In other cases, patients may develop excessive and ongoing worries about the return of a previous illness , such as cancer or a heart attack, or worsening of a current condition, such as diabetes.
The condition is characterized by an obsessive control of symptoms. Many of those affected spend hours every day researching possible diseases on the internet.
“Every minute of the day they check if they have this disease or not”, says Helen Tyrer. “It’s really on a whole different scale than most people’s concerns about their health.”
“Repetitive thoughts are persistent and cause a lot of anguish”, agrees Sophie Lebel, a clinical psychologist at the University of Ottawa, Canada, who specializes in the ways people deal with cancer diagnoses.
Unsurprisingly, continued worry results in many more visits to doctors’ offices and hospitals.
A study of Danish patients found that people with severe illness anxiety used between a 41% and a 78 % more health care, over a five-year period, than those with low health anxiety.
Clearly, this has a financial cost and repeated medical visits may not bring much benefit to the patient, since they are convinced that the analyzes were faulty .
“The patient might think it was too early to show up for a test or that the results were mixed up in the lab,” says Helen Tyrer.
Likewise way, if you suffer from great anxiety due to Covid-19, a negative result from a lateral flow test or PCR may not be enough to convince you that you are not infected.
(By Of course, this is justified to some extent, although positive side test results are accurate to within 70,97%, the false negative rate is 28% on average for symptomatic people).
The nocebo effect
In many situations, anxieties about our health can take on the appearance of symptoms, a self-fulfilling prophecy that seems to confirm our fears.
This phenomenon is evident in cases of “white coat syndrome”, in which the stress of visiting a doctor can raise people’s blood pressure so that it appears that they are experiencing hypertension.
For this reason, some doctors may provide you with a blood pressure monitor so that you can measure your pressure at home, when you are relaxed.
But there are many other ways our fears can take the form of illness. Our expectations can shape our attention and sensory processing, for example.
If you suspect that you may have been infected with Covid-19, for example, you may be more aware of a tickle in your throat, a pain in your chest, or a feeling of shortness of breath, and the more you think about it, the worse it will seem.
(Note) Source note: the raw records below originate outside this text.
### src/rtl/div_seq_pkg.sv
// Shared constants for the sequential divider: FSM encodings, handshake levels, bus widths.
// Imported by the divider and its interface.
package div_seq_pkg;

  localparam int DivDw = 32;

  localparam logic       RstEnable = 1'b1;
  localparam logic [31:0] ZeroWord = 32'h0000_0000;

  localparam logic [1:0] DivFree   = 2'b00;
  localparam logic [1:0] DivByZero = 2'b01;
  localparam logic [1:0] DivOn     = 2'b10;
  localparam logic [1:0] DivEnd    = 2'b11;

  localparam logic DivResultReady    = 1'b1;
  localparam logic DivResultNotReady = 1'b0;
  localparam logic DivStart          = 1'b1;
  localparam logic DivStop           = 1'b0;

  typedef logic [2*DivDw-1:0] double_reg_bus_t;

endpackage

### src/rtl/div_seq_if.sv
// Request/result bundle between EX and the divider; master = EX side, slave = divider.
interface div_seq_if #(parameter int DW = 32);
  logic            signed_div_i;
  logic [DW-1:0]   opdata1_i;
  logic [DW-1:0]   opdata2_i;
  logic            start_i;
  logic            annul_i;
  logic [2*DW-1:0] result_o;
  logic            ready_o;

  modport master (
    output signed_div_i, opdata1_i, opdata2_i, start_i, annul_i,
    input  result_o, ready_o
  );

  modport slave (
    input  signed_div_i, opdata1_i, opdata2_i, start_i, annul_i,
    output result_o, ready_o
  );
endinterface

### src/rtl/div_seq.sv
// Radix-2 restoring divider for DIV/DIVU: 34 cycles to ready (2 for divide-by-zero).
// Holds {remainder, quotient} with ready high for as long as EX keeps start asserted.
module div_seq
  import div_seq_pkg::*;
#(
  parameter int DW = DivDw
) (
  input  logic      clk,
  input  logic      rst,
  div_seq_if.slave  bus
);

  localparam logic [5:0] CntLast = 6'd32;

  logic [1:0]      r_state;
  logic [5:0]      r_cnt;
  logic [2*DW-1:0] r_part;
  logic [DW-1:0]   r_divisor;
  logic            r_neg_q;
  logic            r_neg_r;
  logic [2*DW-1:0] r_result;
  logic            r_ready;

  logic [DW-1:0]   w_abs1;
  logic [DW-1:0]   w_abs2;
  logic [2*DW:0]   w_shift;
  logic [DW:0]     w_trial;
  logic [2*DW-1:0] w_step;
  logic [DW-1:0]   w_quo;
  logic [DW-1:0]   w_rem;

  assign w_abs1 = (bus.signed_div_i && bus.opdata1_i[DW-1]) ? -bus.opdata1_i : bus.opdata1_i;
  assign w_abs2 = (bus.signed_div_i && bus.opdata2_i[DW-1]) ? -bus.opdata2_i : bus.opdata2_i;

  // Partial is {rem, dividend/quotient}; quotient bits shift in from the right.
  assign w_shift = {r_part, 1'b0};
  assign w_trial = w_shift[2*DW:DW] - {1'b0, r_divisor};
  assign w_step  = w_trial[DW] ? w_shift[2*DW-1:0]
                               : {w_trial[DW-1:0], w_shift[DW-1:1], 1'b1};

  assign w_quo = r_neg_q ? -r_part[DW-1:0]    : r_part[DW-1:0];
  assign w_rem = r_neg_r ? -r_part[2*DW-1:DW] : r_part[2*DW-1:DW];

  always_ff @(posedge clk) begin
    if (rst == RstEnable) begin
      r_state   <= DivFree;
      r_cnt     <= '0;
      r_part    <= '0;
      r_divisor <= '0;
      r_neg_q   <= 1'b0;
      r_neg_r   <= 1'b0;
      r_result  <= '0;
      r_ready   <= DivResultNotReady;
    end else begin
      case (r_state)
        DivFree: begin
          r_ready  <= DivResultNotReady;
          r_result <= '0;
          if (bus.start_i == DivStart && !bus.annul_i) begin
            r_divisor <= w_abs2;
            r_part    <= {{DW{1'b0}}, w_abs1};
            r_neg_q   <= bus.signed_div_i && (bus.opdata1_i[DW-1] ^ bus.opdata2_i[DW-1]);
            r_neg_r   <= bus.signed_div_i && bus.opdata1_i[DW-1];
            r_cnt     <= '0;
            r_state   <= (bus.opdata2_i == '0) ? DivByZero : DivOn;
          end
        end
        DivByZero: begin
          r_part  <= '0;
          r_state <= DivEnd;
        end
        DivOn: begin
          if (bus.annul_i) begin
            r_state <= DivFree;
          end else if (r_cnt != CntLast) begin
            r_part <= w_step;
            r_cnt  <= r_cnt + 6'd1;
          end else begin
            // Remainder follows the dividend's sign; quotient negates on sign mismatch.
            r_part  <= {w_rem, w_quo};
            r_cnt   <= '0;
            r_state <= DivEnd;
          end
        end
        default: begin
          if (bus.start_i == DivStop || bus.annul_i) begin
            r_state  <= DivFree;
            r_ready  <= DivResultNotReady;
            r_result <= '0;
          end else begin
            r_ready  <= DivResultReady;
            r_result <= r_part;
          end
        end
      endcase
    end
  end

  assign bus.result_o = r_result;
  assign bus.ready_o  = r_ready;

endmodule

### src/flat_wrapper.sv
// flat-port wrapper written by rule: the top's interface ports become plain ports
module div_seq_flat import div_seq_pkg::*;
#(
  parameter int DW = DivDw
)
  (clk, rst, bus_signed_div_i, bus_opdata1_i, bus_opdata2_i, bus_start_i, bus_annul_i, bus_result_o, bus_ready_o);
  div_seq_if #(.DW(DW)) bus_i ();
  input  logic clk;
  input  logic rst;
  input wire logic [$bits(bus_i.signed_div_i)-1:0] bus_signed_div_i;
  input wire logic [$bits(bus_i.opdata1_i)-1:0] bus_opdata1_i;
  input wire logic [$bits(bus_i.opdata2_i)-1:0] bus_opdata2_i;
  input wire logic [$bits(bus_i.start_i)-1:0] bus_start_i;
  input wire logic [$bits(bus_i.annul_i)-1:0] bus_annul_i;
  output wire logic [$bits(bus_i.result_o)-1:0] bus_result_o;
  output wire logic [$bits(bus_i.ready_o)-1:0] bus_ready_o;
  assign bus_i.signed_div_i = bus_signed_div_i;
  assign bus_i.opdata1_i = bus_opdata1_i;
  assign bus_i.opdata2_i = bus_opdata2_i;
  assign bus_i.start_i = bus_start_i;
  assign bus_i.annul_i = bus_annul_i;
  assign bus_result_o = bus_i.result_o;
  assign bus_ready_o = bus_i.ready_o;
  div_seq #(.DW(DW)) u_core (.clk(clk), .rst(rst), .bus(bus_i));
endmodule
### config.mk
export PLATFORM = sky130hd
export DESIGN_NAME = div_seq_flat
export DESIGN_NICKNAME = d
export VERILOG_FILES = /design/src/rtl/div_seq_pkg.sv /design/src/rtl/div_seq_if.sv /design/src/rtl/div_seq.sv /design/src/flat_wrapper.sv
export SDC_FILE = /design/constraint.sdc
export NUM_CORES = 1
export LEC_CHECK = 0
export ABC_AREA = 1
export CAP_MARGIN = 30
export CORE_ASPECT_RATIO = 1.5
export CORE_MARGIN = 2
export CORE_UTILIZATION = 37
export CTS_CLUSTER_SIZE = 16
export DETAILED_ROUTE_END_ITERATION = 8
export GPL_ROUTABILITY_DRIVEN = 0
export PLACE_DENSITY = 0.55
export RECOVER_POWER = 25
export SLEW_MARGIN = 20
export SYNTH_ARGS = -nofsm -noshare
export SYNTH_HDL_FRONTEND = slang
export SYNTH_SLANG_ARGS = --single-unit
### constraint.sdc
create_clock -name clk -period 5.5 [get_ports clk]
set_input_delay 0.825 -clock clk [delete_from_list [all_inputs] [get_ports clk]]
set_output_delay 0.825 -clock clk [all_outputs]
set_load 0.05 [all_outputs]
* Yosys cells after proc, flatten, opt, wreduce, memory -nomap -nowiden
Cells that the tools add are included.
** Storage, ports and cells
- Output and inout port bits :: 65
- Input bits :: 69
- Flip-flop bits (word level) :: 171
** Cells by class
- $add $sub $neg :: 6
- Mux-type cells :: 23
- Equality and inequality tests :: 8
- Bitwise logic cells :: 2
- Reduce and logical (&&, ||, !) cells :: 17
** Operators by type and width (count)
- 64-bit two-way mux :: 5
- 64-bit case mux with 3 select lines :: 1
- 32-bit two-way mux :: 4
- 32-bit negator :: 4
- 64-bit case mux with 2 select lines :: 1
- 33-bit by 32-bit subtractor with 33-bit output :: 1
- 32-bit logical NOT :: 1
- 6-bit two-way mux :: 3
- 6-bit case mux with 2 select lines :: 1
- 2-bit two-way mux :: 5
- 4-bit AND reduction :: 2
- 6-bit by 1-bit adder with 6-bit output, second input constant :: 1
- 3-bit by 1-bit != test with 1-bit output, second input constant :: 2
- 6-bit != test, second input constant :: 1
- 2-bit case mux with 3 select lines :: 1
- 3-bit AND reduction :: 2
- 1-bit logical AND :: 4
- 4-bit nonzero test :: 1
- 3-bit != test, second input constant :: 1
- 3-bit nonzero test :: 1
- 2-bit by 1-bit equality test with 1-bit output, second input constant :: 1
- 2-bit equality test, second input constant :: 1
- 2-bit logical NOT :: 1
- 2-bit by 1-bit != test with 1-bit output, second input constant :: 1
- 10 further kinds :: 10

* Depth between registers and ports, before layout
Gate-level depths: netlist (run 1).
- Word-level depth :: 5
- Gate-level depth with buffers :: 20
- Mapped depth without buffers :: 19

* Least setup slack after synthesis (run 1)
OpenSTA, ideal clock, no wires.
- Path type :: input-to-reg
- Start point :: input port bus_opdata2_i[0]
- End point :: register u_core.r_divisor[16]
- Slack :: 3138 ps
- Stages :: 11
- Arrival time :: 2245 ps
- Setup time :: 116 ps
- Path through :: inv_1 > ha_1 > nand3_1 > nor2_1 > nand3_1 > o21ai_1 > o21ai_0 > a21oi_1 > o21ai_1 > o211ai_1 > inv_1
** Between the ends
- Longest elaborated chain between the ends :: 2
** Ends and longest elaborated chain
- start: declaration :: RTL line flat_wrapper.sv:12 : input wire logic [$bits(bus_i.opdata2_i)-1:0] bus_opdata2_i;
- 32-bit negator :: RTL line div_seq.sv:33 : assign w_abs2 = (bus.signed_div_i && bus.opdata2_i[DW-1]) ? -bus.opdata2_i : bus.opdata2_i;
- 32-bit two-way mux :: RTL line div_seq.sv:33
- end signal: assignment :: RTL line div_seq.sv:60 : r_divisor <= w_abs2;
- end: declaration :: RTL line div_seq.sv:18 : logic [DW-1:0] r_divisor;
Every way passes these cells.
A chain may end at the register's enable or synchronous reset.

* Worst setup path in the final report (run 1)
- Start point :: input port bus_annul_i
- End point :: register u_core.r_divisor[20]
** Between the ends
- Longest elaborated chain between the ends :: 3
** Ends and longest elaborated chain
- start: declaration :: RTL line flat_wrapper.sv:14 : input wire logic [$bits(bus_i.annul_i)-1:0] bus_annul_i;
- 1-bit logical NOT :: RTL line div_seq.sv:59 : if (bus.start_i == DivStart && !bus.annul_i) begin
- 1-bit logical AND :: RTL line div_seq.sv:59
- 2-bit AND reduction (no line)
Every way passes these cells.

==> results of run 1 <==
[worst max path at each step]
stage                            startpoint                    to  slack (ns)  cells after the start
after floorplan            bus_opdata2_i[0]  u_core.r_divisor[16]        3.14                     11
after global placement    bus_opdata1_i[31]     u_core.r_part[30]        1.94                      9
after detailed placement  bus_opdata1_i[31]     u_core.r_part[30]        1.90                      9
after CTS                 u_core.r_part[31]     u_core.r_part[60]        2.19                     19
after global routing            bus_annul_i  u_core.r_divisor[26]        1.02                     10
final                           bus_annul_i  u_core.r_divisor[20]        1.44                     10
[critical path, stage by stage]
cell             delay, ns
clkdlybuf4s50_1       0.44
inv_1                 0.10
nand2_1               0.12
nor2_2                0.10
clkbuf_1              1.28
inv_1                 0.86
a21oi_1               0.30
o21ai_0               0.16
o211ai_1              0.11
inv_1                 0.06
[area by class of cell]
class,count,area share [%]
clock inverter,12,1.46
clock buffer,20,2.81
timing repair buffer,148,9.00
sequential,171,21.5
inverter,388,9.16
tap,484,3.81
multi-input combinational,1682,52.2
[cell families (layout without fill, tap and decap cells)]
group / after synthesis / in the layout / synth area share (%)
simple gates: 1159 / 1159 / 36.9
buf+inv: 490 / 568 / 13.8
fa+ha+maj: 43 / 43 / 4.01
flops: 171 / 171 / 25.2
compound gates: 425 / 425 / 16.6
xor+xnor: 55 / 55 / 3.54
[cell usage after synthesis, types with 2 or more instances]
cell	n	area share, %
buf_4	3	0.17
o21bai_1	5	0.28
nor2_1	189	5.2
nand2_4	2	0.17
nor2_4	2	0.17
a21o_1	2	0.11
and2_1	4	0.18
nand4_1	98	4.5
nor3_2	2	0.15
xnor2_1	23	1.5
o21ai_1	3	0.11
clkbuf_1	73	2.0
or2_2	5	0.23
dfxtp_1	171	25
buf_2	12	0.44
and3_1	2	0.092
nor4_1	8	0.37
nor2_2	4	0.18
a31oi_1	12	0.55
inv_1	386	11
nand3_1	188	6.9
nand2_2	2	0.092
o21ai_0	114	4.2
ha_1	42	3.9
nand3_2	3	0.22
a21oi_1	250	9.2
nand2_1	617	17
o211ai_1	28	1.5
nor3_1	26	0.96
buf_1	13	0.36
o221ai_1	3	0.19
nand3b_1	7	0.39
o31ai_1	5	0.28
xor2_1	32	2.1
[per-stage QoR]
step	power [mW]	cells	instance area (sq um)	hold WS [ns]
2_1_floorplan	3.23	2343	13600	0.431
3_3_place_gp	4.02	2873	15200	0.450
3_5_place_dp	4.04	2873	15200	0.453
4_1_cts	5.48	2905	15900	0.461
5_1_grt	5.83	2905	15900	0.475
6_report	5.47	2905	15900	0.454
[routing by layer]
metal,routed length [um],part of all wire (%)
met2,27400,53
met5,0,0
met1,18900,37
met4,3760,7.3
met3,1670,3.2
[sequential cells by signal (all words and copies together), names as in the netlist]
| signal | cells |
|---|---|
| u_core.r_cnt | 6 |
| u_core.r_state | 2 |
| u_core.bus.ready_o | 1 |
| u_core.r_divisor | 32 |
| u_core.bus.result_o | 64 |
| u_core.r_neg_r | 1 |
| u_core.r_part | 64 |
| u_core.r_neg_q | 1 |
[power groups by stage]
stage	combinational, mW	clock [mW]	sequential (mW)
final	2.43	1.42	1.61
after global routing	2.71	1.50	1.62
after CTS	2.42	1.45	1.61
after detailed placement	2.41	0	1.63
after global placement	2.39	0	1.63
after floorplan	1.68	0	1.55
==> impl_metrics.ini, run 1 <==
[floorplan]
core_sq_um = 36500
initial_core_util_pct = 37.3
die_h_um = 239
rows = 86
die_width_um = 161
die_area_sq_um = 38300
io_pins = 134

[logic_synthesis]
netlist_instances = 2343
syn_avg_cell_area_sq_um = 5.80
synth.cell_area_sq_um = 13600
async_flop_share_pct = 0
synth_ff_type = dfxtp_1
yosys_warnings = 0
ys_types = 41
ys_ff_latch = 171
ys_seq_area_share_pct = 25.2
synth_edf_count = 0
syn_nets = 2455

[outcome]
status = complete, but fails checks
violations = max-capacitance violations, max-slew violations

[clock_network]
clkSinkCount = 171
ctsHoldBuffers = 0
cts_resized = 0
clk_latency_ns = 0.46
root_buffer = clkbuf_16
numCtsBuffers = 17
cts_tree = yes
cts_setup_buffers = 0
clkSlewWorstSetupHoldPaths_ns = 0.07
htreeDepth = 4
clockBufferDepth = 2

[pwr]
comb_power_share_pct = 44.4
clock_power_share_pct = 26.0
power.internal_mw = 2.94
switching_share_pct = 46.2
p_sw_mw = 2.53
p_seq_share_pct = 29.5
peakVddDrop_uv = 224
p_leak_nw = 7.52
p_per_area_nw_per_um2 = 344

[routing]
drtIter0Drc = 1163
postRouteWirelength_um = 51700
ant_nets = 0
drc = 0
via_count = 15300
via_per_inst = 5.28
firstDrtPassIters = 6
wl_per_cell_um = 17.8

[sta]
worstMarginPinSlew_ns = 1.83
layout_min_cycle_time_ns = 4.06
fin_crit_sh_pct = 73.7
finalHoldViolations = 0
clock_skew_ns = 0.0158
setup_tns_ns = 0
slew_violations = 131
layout_setup_ws_ns = 1.44
max_freq_mhz = 247
slew_headroom_pct = -22.3
finalSetupViolCount = 0
rsz0062_at_grt = no

[critical_path]
path_class = primary input to flip-flop
cp_max_fo = 46
required_ns = 5.84
arrival_ns = 4.40
r2r_cells = 12
timing.rr.start = u_core.r_state[0]
r2r-end = u_core.r_part[45]
ff2ff_setup_slack_ns = 1.54
critPathCaptureType = flip-flop
start_kind = primary input

[place]
pre_cts_slack_ns = 1.90
dp_hpwl_um = 39500
port_buffers = 133

[layout]
drive_above_1_share_pct = 2.81
layout_common_cells = nand2_1 (617), inv_1 (384), a21oi_1 (250)
area_growth_pct = 16.9
mostFrequentLayoutCell = nand2_1
fin_nets = 2520
multi_input_area_sq_um = 8310
regArea_sq_um = 3420
fin_util_pct = 43.6
num_antenna_cells = 0
fillers = 4060

[global_routing]
top_usage_layer = met2
grt_pass1_vias = 14900
use_met2_pct = 51.1
grt.met1_usage_pct = 27.8
grt-ovfl-total = 0
grt_max_degree = 84
gr-usage-met3_pct = 2.85
antenna_found_initial = 0
grt_usage_pct = 27.0
grt_pass1_wl_um = 80500

[min_path]
whs_path_depth = 2
hp-class = flip-flop to flip-flop
min_from = u_core.bus.ready_o
whs_endpoint = u_core.bus.ready_o

[flow_run]
drv_cap = 2
Note: power is estimated with default switching activity, not from simulation.
==> inputs of run 2 (changes only) <==
PLACE_DENSITY = 0.57   (was 0.55)
clock period = 3.3 ns   (was 5.5 ns; I/O delays follow)
==> impl_metrics.ini, run 2 (synthesis results as in run 1) <==
[routing]
wl_per_cell_um = 17.4
drc = 0
via_count = 15400
postRouteWirelength_um = 50900
firstDrtPassIters = 5
ant_nets = 0
drtIter0Drc = 859
via_per_inst = 5.24

[floorplan]
io_pins = 134
die_h_um = 239
die_width_um = 161
die_area_sq_um = 38300
initial_core_util_pct = 37.3
rows = 86
core_sq_um = 36500

[min_path]
hp-class = flip-flop to flip-flop

[clock_network]
numCtsBuffers = 17
clkSinkCount = 171
root_buffer = clkbuf_16
clkSlewWorstSetupHoldPaths_ns = 0.07
cts_setup_buffers = 0
htreeDepth = 4
cts_resized = 0
clk_latency_ns = 0.46
ctsHoldBuffers = 0
clockBufferDepth = 2
cts_tree = yes

[sta]
layout_min_cycle_time_ns = 2.96
whs_ns = 0.458
max_freq_mhz = 338
setup_tns_ns = 0
finalHoldViolations = 0
rsz0062_at_grt = no
finalSetupViolCount = 0
slew_violations = 126
slew_headroom_pct = -12.7
clock_skew_ns = 0.0147
fin_crit_sh_pct = 89.7
worstMarginPinSlew_ns = 1.69
layout_setup_ws_ns = 0.341

[critical_path]
required_ns = 3.66
crit_buf_inv = 3
crit_path_max_incr_delay_ns = 1.20
cpMaxStageDelayCell = clkbuf_2
path_delay_family = buffers and inverters
path_class = flip-flop to flip-flop
cp_max_fo = 79
start_kind = flip-flop
crit_path_frequent_cell = inv_1
arrival_ns = 3.32
path_cells = inv_1, ha_1, clkbuf_2, a21oi_1, o21ai_0, nand3_1, nand2_1, inv_1
critPathCaptureType = flip-flop

[place]
place_inst = 2896
pre_cts_slack_ns = 0.392
dp_hpwl_um = 39500
port_buffers = 133
dpl_cell_area_sq_um = 15400

[layout]
drive_above_1_share_pct = 3.76
layout.cells.non_filler = 2928
fin_util_pct = 43.9
fin_nets = 2543
num_antenna_cells = 0
layout_common_cells = nand2_1 (617), inv_1 (382), a21oi_1 (250)
fillers = 3976
area_growth_pct = 17.8
mostFrequentLayoutCell = nand2_1
stdcell_area_sq_um = 16000

[pwr]
p_leak_nw = 7.60
finalPower_mw = 8.84
peakVddDrop_uv = 420
p_per_area_nw_per_um2 = 552

[flow_run]
drv_cap = 2

[global_routing]
antenna_found_initial = 0
grt_pass1_vias = 14800
grt_max_degree = 84
grt_usage_pct = 26.5
grt-ovfl-total = 0
grt_pass1_wl_um = 78900

[outcome]
violations = max-capacitance violations, max-slew violations
status = complete, but fails checks
[run 2: cell count changes in the layout (fill, tap and decap cells not counted), moves of 2 or more]
cell,before,now
bufinv_16,6,2
buf_12,0,3
inv_6,2,6
inv_1,384,382
dlygate4sd3_1,28,24
clkdlybuf4s50_1,104,108
buf_4,13,34
[run 2: final cells by class]
| type | instances | area (sq um) | share of cell area, % |
|---|---|---|---|
| multi-input cells | 1682 | 8300 | 51.8 |
| clock inverters | 13 | 154 | 0.961 |
| inverters | 388 | 1460 | 9.09 |
| flip-flops and latches | 171 | 3420 | 21.4 |
| clock buffers | 19 | 433 | 2.70 |
| well taps | 484 | 606 | 3.78 |
| repair buffers | 171 | 1650 | 10.3 |
[run 2: final timing paths]
| kind | startpoint | endpoint | slack, ns | depth (start not counted) |
|---|---|---|---|---|
| worst max-delay path | u_core.r_state[0] | u_core.r_part[19] | 0.34 | 8 |
| worst min-delay path | u_core.bus.ready_o | u_core.bus.ready_o | 0.46 | 2 |
| worst max register to register | u_core.r_state[0] | u_core.r_part[19] | 0.34 | 8 |
| worst min register to register | u_core.bus.ready_o | u_core.bus.ready_o | 0.46 | 2 |
[run 2: power by group]
part	switching, mW	internal, mW	leakage, nW
clock network	0.967	1.14	0.291
registers	0.333	2.32	1.39
logic	2.91	1.17	5.92
total	4.21	4.63	7.60
[run 2: worst min-delay path: stages (launching register included)]
cell and delay, ns:
dfxtp_1 0.31, nand2_1 0.05, a21oi_1 0.05
[run 2: routing by layer]
layer | GRT usage [%] | routed length (um) | vias up | share of wire, %
met5 | 0 | 0 | - | 0
met4 | 19.8 | 4110 | 0 | 8.1
met3 | 3.17 | 1720 | 153 | 3.4
met2 | 49.5 | 26400 | 422 | 52
met1 | 26.8 | 18600 | 7028 | 37
li1 | - | - | 7754 | -
==> inputs of run 3 (changes only) <==
--- a/constraint.sdc
+++ b/constraint.sdc
@@ -3,2 +3,2 @@
 set_output_delay 0.495 -clock clk [all_outputs]
-set_load 0.05 [all_outputs]
+set_load 0.005 [all_outputs]
==> impl_metrics.ini, run 3 (synthesis results as in run 1) <==
[sta]
rsz0062_at_grt = no
slew_violations = 46
whs_ns = 0.458
clock_skew_ns = 0.0135
worstMarginPinSlew_ns = 1.70
setup_tns_ns = 0
max_freq_mhz = 347
fin_crit_sh_pct = 87.3
layout_min_cycle_time_ns = 2.88
finalSetupViolCount = 0
layout_setup_ws_ns = 0.419
slew_headroom_pct = -13.2
finalHoldViolations = 0

[floorplan]
die_h_um = 239
die_area_sq_um = 38300
initial_core_util_pct = 37.3
io_pins = 134
core_sq_um = 36500
rows = 86
die_width_um = 161

[pwr]
clock_power_share_pct = 23.9
p_sw_mw = 4.18
p_per_area_nw_per_um2 = 549
comb_power_share_pct = 45.9
p_seq_share_pct = 30.2
power.internal_mw = 4.63
peakVddDrop_uv = 417
switching_share_pct = 47.4
p_leak_nw = 7.70
finalPower_mw = 8.80

[clock_network]
clockBufferDepth = 2
clk_latency_ns = 0.46
clkSlewWorstSetupHoldPaths_ns = 0.08
clkSinkCount = 171
numCtsBuffers = 17
htreeDepth = 4
ctsHoldBuffers = 0
cts_tree = yes
cts_setup_buffers = 0
cts_resized = 0
root_buffer = clkbuf_16

[layout]
num_antenna_cells = 0
mostFrequentLayoutCell = nand2_1
fillers = 3975
drive_above_1_share_pct = 3.76
layout.cells.non_filler = 2928
area_growth_pct = 17.8
stdcell_area_sq_um = 16000
layout_common_cells = nand2_1 (617), inv_1 (382), a21oi_1 (250)
fin_nets = 2543
fin_util_pct = 43.9

[routing]
drtIter0Drc = 857
postRouteWirelength_um = 50800
via_count = 15400
firstDrtPassIters = 5
via_per_inst = 5.25
ant_nets = 0
wl_per_cell_um = 17.3
drc = 0

[flow_run]
drv_cap = 1

[place]
dp_hpwl_um = 39500
dpl_cell_area_sq_um = 15400
place_inst = 2896
pre_cts_slack_ns = 0.392
port_buffers = 133

[critical_path]
start_kind = flip-flop
arrival_ns = 3.21
required_ns = 3.62
critPathCaptureType = flip-flop
cp_max_fo = 33
path_class = flip-flop to flip-flop

[global_routing]
grt_max_degree = 84
grt-ovfl-total = 0
antenna_found_initial = 0
grt_usage_pct = 26.5
grt_pass1_vias = 14800
grt_pass1_wl_um = 78900

[outcome]
status = complete, but fails checks
violations = max-capacitance violations, max-slew violations

[min_path]
hp-class = flip-flop to flip-flop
This is especially likely if someone close to you has had the disease, so you know exactly what symptoms to expect, and a negative lateral test or PCR may not be enough to calm your fears.
Our expectations can even cause physiological changes, such as the release of vasodilator molecules that they cause headaches. Scientists call these reactions “nocebo effects” (a direct contrast to the beneficial “placebo effects”).
And discomfort can be just as unpleasant as a symptom with a purely biological cause. This will only increase anxiety, creating a vicious cycle.